Depois de um assassinato que tirou a vida de Paul Winstone (Sean Bean, “Game of Thrones”), sua esposa Becca (Ashley Judd, “Território Restrito”) e seu filho Michael (Nick Eversman, “House”, “NCIS”) se esforçaram para reconstruir suas vidas. Agora, dez anos depois, Michael vai desaparecer em circunstâncias suspeitas e Becca vai fazer de tudo para encontrá-lo.

Desde que Michael viu seu pai ser morto quando ele tinha apenas 8 anos de idade, Becca sempre foi superprotetora. Mas ela não podia dizer não a incrível oportunidade que Michael conseguiu de estudar em Roma. Mas em apenas algumas semanas de sua viagem Michael desaparece. Becca voa para Roma para obter respostas e logo percebe que também está em perigo. Ela tem que reviver velhos hábiltos e sair da aposentadoria, pois tanto ela quanto o pai de Michael costumavam ser agentes da CIA.

Agora, se Becca quer encontrar seu filho com vida, terá que contar com a ajuda do velho amigo Giancarlo Rossi (Adriano Giannini, “L’ombra del destino”) e além de tudo, escapar do agente Dax Miller (Cliff Curtis, “Body of Proof”), que deve acabar com a busca de Becca e mandá-a de volta para casa.
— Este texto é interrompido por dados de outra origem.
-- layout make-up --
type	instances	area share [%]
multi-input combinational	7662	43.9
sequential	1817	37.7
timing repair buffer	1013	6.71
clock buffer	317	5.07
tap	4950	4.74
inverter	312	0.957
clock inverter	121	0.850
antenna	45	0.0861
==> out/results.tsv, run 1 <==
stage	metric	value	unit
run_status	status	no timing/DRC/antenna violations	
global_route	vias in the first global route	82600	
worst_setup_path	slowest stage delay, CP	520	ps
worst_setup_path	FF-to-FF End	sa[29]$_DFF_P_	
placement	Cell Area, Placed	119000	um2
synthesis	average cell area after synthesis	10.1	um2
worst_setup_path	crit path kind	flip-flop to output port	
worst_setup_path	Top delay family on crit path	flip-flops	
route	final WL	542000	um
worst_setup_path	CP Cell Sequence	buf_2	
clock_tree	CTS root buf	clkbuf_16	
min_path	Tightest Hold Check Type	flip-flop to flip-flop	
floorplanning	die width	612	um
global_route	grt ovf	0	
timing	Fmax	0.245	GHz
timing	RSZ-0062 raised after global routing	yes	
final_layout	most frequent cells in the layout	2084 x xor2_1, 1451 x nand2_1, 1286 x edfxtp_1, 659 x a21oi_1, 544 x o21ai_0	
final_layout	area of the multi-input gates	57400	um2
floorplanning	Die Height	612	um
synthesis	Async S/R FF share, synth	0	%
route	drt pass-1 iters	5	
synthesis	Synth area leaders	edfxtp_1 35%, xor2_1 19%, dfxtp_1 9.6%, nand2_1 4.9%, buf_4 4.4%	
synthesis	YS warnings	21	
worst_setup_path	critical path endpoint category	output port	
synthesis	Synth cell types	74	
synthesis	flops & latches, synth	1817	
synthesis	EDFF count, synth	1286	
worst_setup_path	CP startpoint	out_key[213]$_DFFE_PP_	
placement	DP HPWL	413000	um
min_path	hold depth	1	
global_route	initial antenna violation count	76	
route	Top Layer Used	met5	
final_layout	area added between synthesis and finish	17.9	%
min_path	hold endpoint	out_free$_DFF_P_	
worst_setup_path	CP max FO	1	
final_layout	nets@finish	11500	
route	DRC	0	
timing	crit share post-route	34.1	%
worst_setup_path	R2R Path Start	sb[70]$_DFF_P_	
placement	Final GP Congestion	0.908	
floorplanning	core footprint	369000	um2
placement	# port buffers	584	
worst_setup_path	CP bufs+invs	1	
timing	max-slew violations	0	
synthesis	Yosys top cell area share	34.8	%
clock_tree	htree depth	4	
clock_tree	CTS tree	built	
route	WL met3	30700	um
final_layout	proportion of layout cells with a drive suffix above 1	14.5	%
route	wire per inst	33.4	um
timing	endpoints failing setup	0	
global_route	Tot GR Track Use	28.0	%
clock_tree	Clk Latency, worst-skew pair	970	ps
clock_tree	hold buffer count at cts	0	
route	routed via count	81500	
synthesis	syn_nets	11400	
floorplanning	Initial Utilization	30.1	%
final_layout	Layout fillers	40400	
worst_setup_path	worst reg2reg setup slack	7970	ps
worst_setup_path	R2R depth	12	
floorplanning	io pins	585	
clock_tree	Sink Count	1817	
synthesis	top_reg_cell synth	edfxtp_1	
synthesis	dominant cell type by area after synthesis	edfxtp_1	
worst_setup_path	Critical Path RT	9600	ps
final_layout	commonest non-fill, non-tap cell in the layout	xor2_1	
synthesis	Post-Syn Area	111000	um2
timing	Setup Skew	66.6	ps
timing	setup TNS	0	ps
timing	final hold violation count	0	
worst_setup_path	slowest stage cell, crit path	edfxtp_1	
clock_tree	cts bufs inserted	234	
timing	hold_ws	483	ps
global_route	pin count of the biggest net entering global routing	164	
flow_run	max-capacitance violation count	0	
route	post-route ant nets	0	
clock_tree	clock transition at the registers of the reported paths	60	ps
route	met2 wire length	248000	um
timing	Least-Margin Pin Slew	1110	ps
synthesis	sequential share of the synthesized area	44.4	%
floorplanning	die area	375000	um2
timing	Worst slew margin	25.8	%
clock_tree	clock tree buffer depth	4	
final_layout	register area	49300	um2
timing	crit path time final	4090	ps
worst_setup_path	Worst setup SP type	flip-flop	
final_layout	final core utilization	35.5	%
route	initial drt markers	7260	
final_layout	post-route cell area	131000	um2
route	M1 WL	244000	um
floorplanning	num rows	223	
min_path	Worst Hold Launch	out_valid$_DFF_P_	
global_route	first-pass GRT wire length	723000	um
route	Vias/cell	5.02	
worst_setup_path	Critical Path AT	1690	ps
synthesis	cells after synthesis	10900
Locais exóticos, muita ação e reviravoltas emocionantes prometem ser as atrações do novo drama do produtor, criador, diretor e escritor Gregory Poirier (“National Treasure: Book of Secrets”) e dos produtores executivos Gina Matthews e Grant Scharbo (“The Gates”) e Steve Shill e James Parriott.

Confesso que já fiquei com o pé atrás com “Missing”. A série tem muita ação, com cenas de lutas dignas de Jackie Chan. Perseguições e tiros pra todo lado também são frequentes. Tive a impressão de estar vendo um filme do James Bond. Apesar da narrativa bastante apressada, corrida, a trama nos entrega muitas informações, porém nada que revele muito sobre o que aconteceu com Michael. O que realmente chama atenção é o fato de uma série da ABC americana se passar basicamente na Itália e França.